Deep neural networks are being utilized in a growing number of applications, both in production systems and for personal use. Network checkpoints are as a consequence often shared and distributed on various platforms to ease the development process. This work considers the threat of neural network stegomalware, where malware is embedded in neural network checkpoints at a negligible cost to network accuracy. This constitutes a significant security concern, but is nevertheless largely neglected by the deep learning practitioners and security specialists alike. We propose the first effective countermeasure to these attacks. In particular, we show that state-of-the-art neural network stegomalware can be efficiently and effectively neutralized through shuffling the column order of the weight- and bias-matrices, or equivalently the channel-order of convolutional layers. We show that this effectively corrupts payloads that have been embedded by state-of-the-art methods in neural network steganography at no cost to network accuracy, outperforming competing methods by a significant margin. We then discuss possible means by which to bypass this defense, additional defense methods, and advocate for continued research into the security of machine learning systems.

Figures (3)

• Figure 1: Visualisation of how neural network steganography works. Suitable weight- and/or bias-tensors for embedding are extracted from a neural network for each layer. A corresponding chunk of the payload is then injected into the flattened weight- and bias-tensors.
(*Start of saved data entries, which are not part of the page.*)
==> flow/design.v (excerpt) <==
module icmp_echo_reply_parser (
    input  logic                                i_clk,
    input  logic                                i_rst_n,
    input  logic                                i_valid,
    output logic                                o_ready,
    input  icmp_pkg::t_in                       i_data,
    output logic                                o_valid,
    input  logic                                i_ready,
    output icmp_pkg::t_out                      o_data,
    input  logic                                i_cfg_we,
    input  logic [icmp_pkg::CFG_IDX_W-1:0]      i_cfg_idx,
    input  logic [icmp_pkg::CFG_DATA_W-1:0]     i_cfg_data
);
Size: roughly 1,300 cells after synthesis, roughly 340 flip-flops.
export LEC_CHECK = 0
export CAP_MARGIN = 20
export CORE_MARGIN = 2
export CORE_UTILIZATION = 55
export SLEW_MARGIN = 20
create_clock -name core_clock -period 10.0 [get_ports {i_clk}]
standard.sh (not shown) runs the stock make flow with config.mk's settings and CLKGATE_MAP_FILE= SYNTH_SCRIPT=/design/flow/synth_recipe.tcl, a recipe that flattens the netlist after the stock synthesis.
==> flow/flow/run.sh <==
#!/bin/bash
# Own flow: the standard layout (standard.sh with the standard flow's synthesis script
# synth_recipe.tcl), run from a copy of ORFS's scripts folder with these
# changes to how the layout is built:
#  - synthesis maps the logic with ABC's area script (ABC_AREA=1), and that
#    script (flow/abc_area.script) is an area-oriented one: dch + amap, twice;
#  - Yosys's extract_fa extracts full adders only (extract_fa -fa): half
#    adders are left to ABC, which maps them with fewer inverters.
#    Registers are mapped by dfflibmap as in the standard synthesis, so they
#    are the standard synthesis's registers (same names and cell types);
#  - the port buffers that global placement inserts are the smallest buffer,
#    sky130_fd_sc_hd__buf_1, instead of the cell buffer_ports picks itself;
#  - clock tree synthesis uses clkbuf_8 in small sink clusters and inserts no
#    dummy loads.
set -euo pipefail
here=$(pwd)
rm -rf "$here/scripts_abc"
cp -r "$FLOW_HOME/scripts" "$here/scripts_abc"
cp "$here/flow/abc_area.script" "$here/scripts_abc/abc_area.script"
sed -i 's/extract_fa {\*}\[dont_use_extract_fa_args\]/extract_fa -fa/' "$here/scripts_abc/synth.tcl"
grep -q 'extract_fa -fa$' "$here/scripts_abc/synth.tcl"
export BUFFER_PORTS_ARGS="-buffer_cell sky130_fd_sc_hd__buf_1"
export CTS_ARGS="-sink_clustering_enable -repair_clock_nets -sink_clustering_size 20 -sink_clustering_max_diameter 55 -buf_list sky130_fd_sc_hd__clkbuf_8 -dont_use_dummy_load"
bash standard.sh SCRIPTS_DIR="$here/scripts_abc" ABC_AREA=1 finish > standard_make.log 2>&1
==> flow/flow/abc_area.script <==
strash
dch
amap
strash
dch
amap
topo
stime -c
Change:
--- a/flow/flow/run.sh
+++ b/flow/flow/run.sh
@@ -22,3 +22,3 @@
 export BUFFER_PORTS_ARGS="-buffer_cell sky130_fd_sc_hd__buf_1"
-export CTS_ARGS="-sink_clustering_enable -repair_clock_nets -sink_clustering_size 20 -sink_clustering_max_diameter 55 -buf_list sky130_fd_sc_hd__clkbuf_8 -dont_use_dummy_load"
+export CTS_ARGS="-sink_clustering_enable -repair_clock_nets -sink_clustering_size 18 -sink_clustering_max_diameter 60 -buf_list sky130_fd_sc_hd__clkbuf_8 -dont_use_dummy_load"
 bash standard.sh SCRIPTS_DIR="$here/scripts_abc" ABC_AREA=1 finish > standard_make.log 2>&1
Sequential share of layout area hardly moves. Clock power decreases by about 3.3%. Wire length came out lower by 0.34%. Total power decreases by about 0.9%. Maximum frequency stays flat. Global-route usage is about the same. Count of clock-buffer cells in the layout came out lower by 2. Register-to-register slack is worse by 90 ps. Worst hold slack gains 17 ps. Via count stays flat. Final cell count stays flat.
One can then optionally append trigger code using deserialization vulnerabilities inherent to many machine-learning frameworks and distribute the infected checkpoint.
• Figure 2: For each layer in the model with permutation-symmetric weights, we shuffle the weights along a symmetric axis and register a forward hook which repermutes the output into the intended order for the next layer.
• Figure 3: Plot showing the relationship between the proportion of shuffled weights vs the resulting payload integrity across model sizes.